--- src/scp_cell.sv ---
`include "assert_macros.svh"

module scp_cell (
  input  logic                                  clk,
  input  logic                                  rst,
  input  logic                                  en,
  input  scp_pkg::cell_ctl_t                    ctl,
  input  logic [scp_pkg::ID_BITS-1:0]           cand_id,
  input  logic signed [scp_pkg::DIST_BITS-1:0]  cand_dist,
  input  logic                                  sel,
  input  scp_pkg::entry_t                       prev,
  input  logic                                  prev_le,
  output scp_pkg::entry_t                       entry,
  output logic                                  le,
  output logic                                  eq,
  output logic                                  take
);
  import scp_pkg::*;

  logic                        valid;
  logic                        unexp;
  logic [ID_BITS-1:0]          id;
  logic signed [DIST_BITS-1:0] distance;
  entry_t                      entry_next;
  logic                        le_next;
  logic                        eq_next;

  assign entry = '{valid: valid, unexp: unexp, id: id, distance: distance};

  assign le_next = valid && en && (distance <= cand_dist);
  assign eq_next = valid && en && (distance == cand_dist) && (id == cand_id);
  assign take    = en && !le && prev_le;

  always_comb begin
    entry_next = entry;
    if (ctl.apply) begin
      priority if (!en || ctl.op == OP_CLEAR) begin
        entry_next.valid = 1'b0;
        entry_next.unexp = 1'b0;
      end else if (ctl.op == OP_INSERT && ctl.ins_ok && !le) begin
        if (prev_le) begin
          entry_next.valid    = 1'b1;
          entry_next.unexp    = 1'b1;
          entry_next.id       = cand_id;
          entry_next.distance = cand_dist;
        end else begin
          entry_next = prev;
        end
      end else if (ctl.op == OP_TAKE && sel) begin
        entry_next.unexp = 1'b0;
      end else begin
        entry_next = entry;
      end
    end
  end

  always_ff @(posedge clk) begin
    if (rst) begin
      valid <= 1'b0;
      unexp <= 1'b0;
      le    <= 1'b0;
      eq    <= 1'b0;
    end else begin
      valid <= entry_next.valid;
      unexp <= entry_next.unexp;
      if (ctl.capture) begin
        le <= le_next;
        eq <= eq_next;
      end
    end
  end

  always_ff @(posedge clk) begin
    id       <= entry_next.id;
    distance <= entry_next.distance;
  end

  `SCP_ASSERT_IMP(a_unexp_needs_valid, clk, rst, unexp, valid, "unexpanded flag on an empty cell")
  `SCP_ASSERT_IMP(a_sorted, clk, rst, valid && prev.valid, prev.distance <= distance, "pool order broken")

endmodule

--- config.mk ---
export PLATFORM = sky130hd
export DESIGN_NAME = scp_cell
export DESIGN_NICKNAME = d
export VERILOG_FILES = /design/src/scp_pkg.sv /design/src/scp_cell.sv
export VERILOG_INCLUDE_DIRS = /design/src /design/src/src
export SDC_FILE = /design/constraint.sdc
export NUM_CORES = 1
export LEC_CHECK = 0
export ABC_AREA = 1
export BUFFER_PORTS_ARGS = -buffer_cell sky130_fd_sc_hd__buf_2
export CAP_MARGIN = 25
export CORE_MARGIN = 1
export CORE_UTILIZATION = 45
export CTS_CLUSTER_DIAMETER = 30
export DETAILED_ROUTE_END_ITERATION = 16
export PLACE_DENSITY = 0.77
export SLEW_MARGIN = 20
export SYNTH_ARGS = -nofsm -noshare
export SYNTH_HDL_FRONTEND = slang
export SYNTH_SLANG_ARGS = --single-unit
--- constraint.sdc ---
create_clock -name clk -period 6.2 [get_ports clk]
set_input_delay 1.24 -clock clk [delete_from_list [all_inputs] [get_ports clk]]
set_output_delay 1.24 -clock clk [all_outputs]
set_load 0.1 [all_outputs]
####
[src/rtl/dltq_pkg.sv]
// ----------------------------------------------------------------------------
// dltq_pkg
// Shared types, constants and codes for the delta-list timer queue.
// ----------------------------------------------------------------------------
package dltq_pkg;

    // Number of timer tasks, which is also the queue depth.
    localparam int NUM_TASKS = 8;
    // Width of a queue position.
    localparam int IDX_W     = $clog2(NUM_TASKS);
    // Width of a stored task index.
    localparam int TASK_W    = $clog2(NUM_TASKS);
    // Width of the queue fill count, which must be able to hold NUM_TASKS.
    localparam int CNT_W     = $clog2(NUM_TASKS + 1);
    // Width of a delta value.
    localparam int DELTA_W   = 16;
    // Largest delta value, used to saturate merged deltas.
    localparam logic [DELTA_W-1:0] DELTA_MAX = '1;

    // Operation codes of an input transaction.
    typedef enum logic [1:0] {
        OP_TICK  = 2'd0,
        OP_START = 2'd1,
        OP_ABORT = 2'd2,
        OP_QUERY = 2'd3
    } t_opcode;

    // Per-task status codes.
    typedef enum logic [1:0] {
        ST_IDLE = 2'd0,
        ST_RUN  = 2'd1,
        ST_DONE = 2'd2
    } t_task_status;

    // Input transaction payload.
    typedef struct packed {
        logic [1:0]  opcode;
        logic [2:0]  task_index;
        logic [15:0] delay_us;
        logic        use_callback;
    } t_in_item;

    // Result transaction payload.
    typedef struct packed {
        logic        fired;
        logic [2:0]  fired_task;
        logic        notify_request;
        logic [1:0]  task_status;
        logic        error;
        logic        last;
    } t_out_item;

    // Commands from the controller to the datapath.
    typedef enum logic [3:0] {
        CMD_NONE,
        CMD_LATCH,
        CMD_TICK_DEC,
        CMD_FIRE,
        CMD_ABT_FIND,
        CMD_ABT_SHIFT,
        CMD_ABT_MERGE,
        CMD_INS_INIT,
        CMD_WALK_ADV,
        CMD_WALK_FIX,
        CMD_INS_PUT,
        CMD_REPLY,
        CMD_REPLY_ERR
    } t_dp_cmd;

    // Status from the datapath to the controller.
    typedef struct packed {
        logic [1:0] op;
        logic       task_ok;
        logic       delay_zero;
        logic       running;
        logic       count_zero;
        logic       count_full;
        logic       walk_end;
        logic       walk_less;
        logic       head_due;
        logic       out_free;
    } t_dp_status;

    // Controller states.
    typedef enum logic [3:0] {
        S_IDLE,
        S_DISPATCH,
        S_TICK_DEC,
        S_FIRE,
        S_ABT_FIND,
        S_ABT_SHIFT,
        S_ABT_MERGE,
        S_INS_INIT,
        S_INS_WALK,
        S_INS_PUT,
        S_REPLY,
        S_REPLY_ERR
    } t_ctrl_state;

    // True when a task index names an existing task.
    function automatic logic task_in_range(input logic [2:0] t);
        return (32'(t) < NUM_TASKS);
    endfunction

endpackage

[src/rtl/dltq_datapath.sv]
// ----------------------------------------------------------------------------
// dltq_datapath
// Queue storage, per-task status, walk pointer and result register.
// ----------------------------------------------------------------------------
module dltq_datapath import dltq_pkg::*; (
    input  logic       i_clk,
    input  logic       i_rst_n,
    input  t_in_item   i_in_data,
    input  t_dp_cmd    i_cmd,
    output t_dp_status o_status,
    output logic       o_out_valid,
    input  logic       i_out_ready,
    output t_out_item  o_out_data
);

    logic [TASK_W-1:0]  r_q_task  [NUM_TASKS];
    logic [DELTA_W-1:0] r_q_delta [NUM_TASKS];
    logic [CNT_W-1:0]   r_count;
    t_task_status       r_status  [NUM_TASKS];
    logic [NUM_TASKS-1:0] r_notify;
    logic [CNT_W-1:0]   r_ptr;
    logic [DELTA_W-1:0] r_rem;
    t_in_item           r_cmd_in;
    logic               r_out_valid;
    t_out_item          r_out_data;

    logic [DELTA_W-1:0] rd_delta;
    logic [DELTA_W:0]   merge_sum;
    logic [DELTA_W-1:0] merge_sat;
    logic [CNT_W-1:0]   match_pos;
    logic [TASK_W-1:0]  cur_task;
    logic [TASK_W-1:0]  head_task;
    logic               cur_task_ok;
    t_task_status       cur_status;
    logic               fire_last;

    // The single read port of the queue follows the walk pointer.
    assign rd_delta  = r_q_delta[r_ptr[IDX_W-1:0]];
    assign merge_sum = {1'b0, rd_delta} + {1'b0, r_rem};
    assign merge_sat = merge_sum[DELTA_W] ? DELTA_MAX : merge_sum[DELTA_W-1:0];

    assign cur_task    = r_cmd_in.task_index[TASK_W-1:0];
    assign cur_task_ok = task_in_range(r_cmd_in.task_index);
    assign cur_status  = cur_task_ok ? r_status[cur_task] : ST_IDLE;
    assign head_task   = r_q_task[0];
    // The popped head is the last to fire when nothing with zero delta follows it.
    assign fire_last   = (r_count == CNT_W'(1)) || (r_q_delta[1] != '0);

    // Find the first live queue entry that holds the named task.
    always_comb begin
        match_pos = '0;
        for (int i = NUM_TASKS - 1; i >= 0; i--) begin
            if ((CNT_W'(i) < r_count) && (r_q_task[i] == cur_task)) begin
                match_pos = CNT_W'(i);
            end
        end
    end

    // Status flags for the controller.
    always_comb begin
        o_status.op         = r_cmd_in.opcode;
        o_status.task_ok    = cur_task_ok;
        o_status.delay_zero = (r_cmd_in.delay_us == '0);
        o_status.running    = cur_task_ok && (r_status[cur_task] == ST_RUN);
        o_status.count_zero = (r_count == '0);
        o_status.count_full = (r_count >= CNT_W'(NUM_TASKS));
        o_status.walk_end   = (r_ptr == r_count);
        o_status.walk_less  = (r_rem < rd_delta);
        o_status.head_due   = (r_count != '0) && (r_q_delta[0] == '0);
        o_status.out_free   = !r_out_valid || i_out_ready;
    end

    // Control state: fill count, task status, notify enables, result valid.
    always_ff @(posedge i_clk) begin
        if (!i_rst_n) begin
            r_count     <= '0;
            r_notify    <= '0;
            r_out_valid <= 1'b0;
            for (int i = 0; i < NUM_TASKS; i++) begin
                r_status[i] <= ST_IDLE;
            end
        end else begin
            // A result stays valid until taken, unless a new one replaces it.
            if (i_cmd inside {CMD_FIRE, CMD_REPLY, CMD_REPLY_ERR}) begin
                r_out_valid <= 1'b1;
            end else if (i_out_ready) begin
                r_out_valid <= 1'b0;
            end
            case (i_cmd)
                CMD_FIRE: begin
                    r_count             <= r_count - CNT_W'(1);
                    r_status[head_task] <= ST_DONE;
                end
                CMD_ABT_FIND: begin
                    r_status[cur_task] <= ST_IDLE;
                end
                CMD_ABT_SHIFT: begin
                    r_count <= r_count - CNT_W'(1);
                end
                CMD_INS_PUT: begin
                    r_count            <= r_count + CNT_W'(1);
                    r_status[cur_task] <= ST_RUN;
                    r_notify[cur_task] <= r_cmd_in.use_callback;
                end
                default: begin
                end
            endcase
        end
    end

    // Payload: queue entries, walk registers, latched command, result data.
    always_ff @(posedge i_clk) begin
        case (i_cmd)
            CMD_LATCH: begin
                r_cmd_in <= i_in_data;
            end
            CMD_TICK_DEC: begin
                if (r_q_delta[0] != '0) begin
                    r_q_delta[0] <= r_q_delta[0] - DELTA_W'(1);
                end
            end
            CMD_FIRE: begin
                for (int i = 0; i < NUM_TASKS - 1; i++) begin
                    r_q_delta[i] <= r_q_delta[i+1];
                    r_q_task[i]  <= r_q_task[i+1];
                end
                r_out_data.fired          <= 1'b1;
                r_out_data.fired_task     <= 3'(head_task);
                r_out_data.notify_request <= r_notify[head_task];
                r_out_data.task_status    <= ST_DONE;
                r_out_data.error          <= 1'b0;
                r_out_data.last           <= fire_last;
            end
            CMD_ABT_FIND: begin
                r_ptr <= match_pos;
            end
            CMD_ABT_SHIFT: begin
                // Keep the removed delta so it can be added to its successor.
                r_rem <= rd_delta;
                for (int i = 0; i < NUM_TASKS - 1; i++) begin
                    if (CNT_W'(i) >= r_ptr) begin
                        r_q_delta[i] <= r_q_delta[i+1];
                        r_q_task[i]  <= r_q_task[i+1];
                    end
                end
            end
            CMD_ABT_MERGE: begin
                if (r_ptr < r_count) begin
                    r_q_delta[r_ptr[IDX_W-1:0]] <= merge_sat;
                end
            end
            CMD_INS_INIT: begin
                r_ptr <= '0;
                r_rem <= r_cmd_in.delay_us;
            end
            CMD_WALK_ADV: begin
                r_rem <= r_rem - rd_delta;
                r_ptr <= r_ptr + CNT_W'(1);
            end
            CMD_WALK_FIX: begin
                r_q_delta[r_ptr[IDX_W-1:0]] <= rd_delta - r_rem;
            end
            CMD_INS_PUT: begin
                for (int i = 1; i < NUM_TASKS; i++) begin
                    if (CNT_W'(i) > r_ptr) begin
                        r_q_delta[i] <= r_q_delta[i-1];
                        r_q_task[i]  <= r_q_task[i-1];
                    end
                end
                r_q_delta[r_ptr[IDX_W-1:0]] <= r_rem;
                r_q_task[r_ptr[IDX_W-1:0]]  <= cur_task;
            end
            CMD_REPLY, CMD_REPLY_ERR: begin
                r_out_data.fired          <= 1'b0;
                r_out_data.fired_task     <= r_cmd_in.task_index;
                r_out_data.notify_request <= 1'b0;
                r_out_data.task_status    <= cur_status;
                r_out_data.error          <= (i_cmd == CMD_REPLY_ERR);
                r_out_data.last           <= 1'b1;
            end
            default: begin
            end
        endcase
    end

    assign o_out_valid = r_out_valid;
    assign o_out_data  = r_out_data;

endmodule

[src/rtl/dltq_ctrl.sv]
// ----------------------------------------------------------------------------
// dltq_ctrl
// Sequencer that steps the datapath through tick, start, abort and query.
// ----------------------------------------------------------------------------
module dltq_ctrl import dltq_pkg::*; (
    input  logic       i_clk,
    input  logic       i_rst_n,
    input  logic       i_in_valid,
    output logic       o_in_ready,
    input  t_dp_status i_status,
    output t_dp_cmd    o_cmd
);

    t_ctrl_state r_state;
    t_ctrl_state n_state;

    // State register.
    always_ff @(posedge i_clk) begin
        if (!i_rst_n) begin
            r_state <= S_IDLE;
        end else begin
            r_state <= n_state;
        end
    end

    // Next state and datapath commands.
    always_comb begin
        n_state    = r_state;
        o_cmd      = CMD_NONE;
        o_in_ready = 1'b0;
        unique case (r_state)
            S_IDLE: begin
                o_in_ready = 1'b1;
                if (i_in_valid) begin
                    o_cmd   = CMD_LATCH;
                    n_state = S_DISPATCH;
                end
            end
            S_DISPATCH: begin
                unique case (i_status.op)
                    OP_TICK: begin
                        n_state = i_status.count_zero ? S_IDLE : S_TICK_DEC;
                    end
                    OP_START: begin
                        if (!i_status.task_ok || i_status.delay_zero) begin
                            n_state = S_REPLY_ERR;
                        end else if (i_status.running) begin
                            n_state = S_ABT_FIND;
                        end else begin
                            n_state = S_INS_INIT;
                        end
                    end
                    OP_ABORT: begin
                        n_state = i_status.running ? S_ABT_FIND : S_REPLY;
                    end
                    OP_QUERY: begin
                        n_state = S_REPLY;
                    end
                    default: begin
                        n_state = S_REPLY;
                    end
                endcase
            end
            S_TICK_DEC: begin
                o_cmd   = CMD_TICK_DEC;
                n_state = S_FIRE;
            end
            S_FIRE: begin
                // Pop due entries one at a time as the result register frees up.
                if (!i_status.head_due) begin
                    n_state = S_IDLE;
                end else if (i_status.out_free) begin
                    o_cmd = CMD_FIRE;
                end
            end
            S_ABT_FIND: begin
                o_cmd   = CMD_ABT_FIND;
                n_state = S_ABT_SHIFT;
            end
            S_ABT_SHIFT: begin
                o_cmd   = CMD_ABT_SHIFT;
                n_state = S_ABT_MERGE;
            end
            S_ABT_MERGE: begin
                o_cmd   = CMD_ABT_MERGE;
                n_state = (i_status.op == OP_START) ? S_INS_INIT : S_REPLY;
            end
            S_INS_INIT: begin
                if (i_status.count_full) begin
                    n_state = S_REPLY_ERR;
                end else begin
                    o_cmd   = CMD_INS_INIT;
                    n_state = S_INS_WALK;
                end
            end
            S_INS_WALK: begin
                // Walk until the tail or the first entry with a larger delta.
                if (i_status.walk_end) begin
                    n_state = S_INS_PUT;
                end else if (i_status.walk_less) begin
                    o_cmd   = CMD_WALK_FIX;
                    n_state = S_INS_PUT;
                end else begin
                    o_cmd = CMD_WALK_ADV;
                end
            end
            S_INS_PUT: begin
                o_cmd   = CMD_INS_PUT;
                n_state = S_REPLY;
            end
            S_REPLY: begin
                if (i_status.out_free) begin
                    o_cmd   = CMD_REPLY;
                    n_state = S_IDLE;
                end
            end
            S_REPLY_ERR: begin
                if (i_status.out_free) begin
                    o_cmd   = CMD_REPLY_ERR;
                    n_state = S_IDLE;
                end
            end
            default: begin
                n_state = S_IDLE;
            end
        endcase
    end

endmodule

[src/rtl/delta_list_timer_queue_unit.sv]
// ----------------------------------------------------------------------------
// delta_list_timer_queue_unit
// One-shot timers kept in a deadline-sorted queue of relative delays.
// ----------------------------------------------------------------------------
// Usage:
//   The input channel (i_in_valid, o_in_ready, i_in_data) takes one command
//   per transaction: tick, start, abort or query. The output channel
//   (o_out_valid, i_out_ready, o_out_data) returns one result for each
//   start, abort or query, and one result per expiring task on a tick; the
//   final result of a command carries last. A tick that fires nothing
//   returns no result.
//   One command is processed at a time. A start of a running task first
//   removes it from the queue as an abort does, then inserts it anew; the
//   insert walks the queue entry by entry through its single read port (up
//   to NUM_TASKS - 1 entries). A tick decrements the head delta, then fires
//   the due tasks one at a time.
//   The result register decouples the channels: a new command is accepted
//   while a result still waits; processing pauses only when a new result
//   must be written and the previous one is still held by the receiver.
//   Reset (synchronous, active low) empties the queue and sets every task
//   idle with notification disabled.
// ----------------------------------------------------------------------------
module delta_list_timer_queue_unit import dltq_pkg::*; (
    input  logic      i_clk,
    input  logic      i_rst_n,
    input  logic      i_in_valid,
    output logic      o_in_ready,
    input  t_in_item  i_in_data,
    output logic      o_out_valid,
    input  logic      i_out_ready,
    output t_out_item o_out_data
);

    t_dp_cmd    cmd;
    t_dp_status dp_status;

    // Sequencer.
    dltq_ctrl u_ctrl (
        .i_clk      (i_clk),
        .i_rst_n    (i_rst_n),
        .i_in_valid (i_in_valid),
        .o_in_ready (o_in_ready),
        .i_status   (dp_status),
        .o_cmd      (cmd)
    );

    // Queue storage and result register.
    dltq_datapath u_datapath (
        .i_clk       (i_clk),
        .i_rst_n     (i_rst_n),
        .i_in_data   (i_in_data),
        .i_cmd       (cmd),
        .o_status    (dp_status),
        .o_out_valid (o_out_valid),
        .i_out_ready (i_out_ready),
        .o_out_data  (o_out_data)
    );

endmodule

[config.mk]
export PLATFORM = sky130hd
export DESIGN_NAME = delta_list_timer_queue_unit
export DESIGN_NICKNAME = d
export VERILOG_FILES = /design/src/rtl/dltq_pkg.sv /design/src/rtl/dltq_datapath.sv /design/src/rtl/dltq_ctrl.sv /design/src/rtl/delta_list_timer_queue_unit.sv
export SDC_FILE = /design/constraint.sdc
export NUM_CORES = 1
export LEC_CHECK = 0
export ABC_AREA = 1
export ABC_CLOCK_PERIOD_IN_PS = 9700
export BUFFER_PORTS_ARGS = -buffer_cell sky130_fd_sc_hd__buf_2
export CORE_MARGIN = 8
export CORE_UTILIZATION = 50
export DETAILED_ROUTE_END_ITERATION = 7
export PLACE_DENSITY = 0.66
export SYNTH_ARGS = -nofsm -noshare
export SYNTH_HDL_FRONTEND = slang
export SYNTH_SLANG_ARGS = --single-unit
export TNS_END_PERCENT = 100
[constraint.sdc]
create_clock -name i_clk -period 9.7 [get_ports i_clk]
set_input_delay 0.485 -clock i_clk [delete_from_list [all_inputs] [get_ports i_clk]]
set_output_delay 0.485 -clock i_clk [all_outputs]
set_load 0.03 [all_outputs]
####
For each line of the data that includes the word "when", return a copy of it.

    // True when a task index names an existing task.
    // The popped head is the last to fire when nothing with zero delta follows it.
//   while a result still waits; processing pauses only when a new result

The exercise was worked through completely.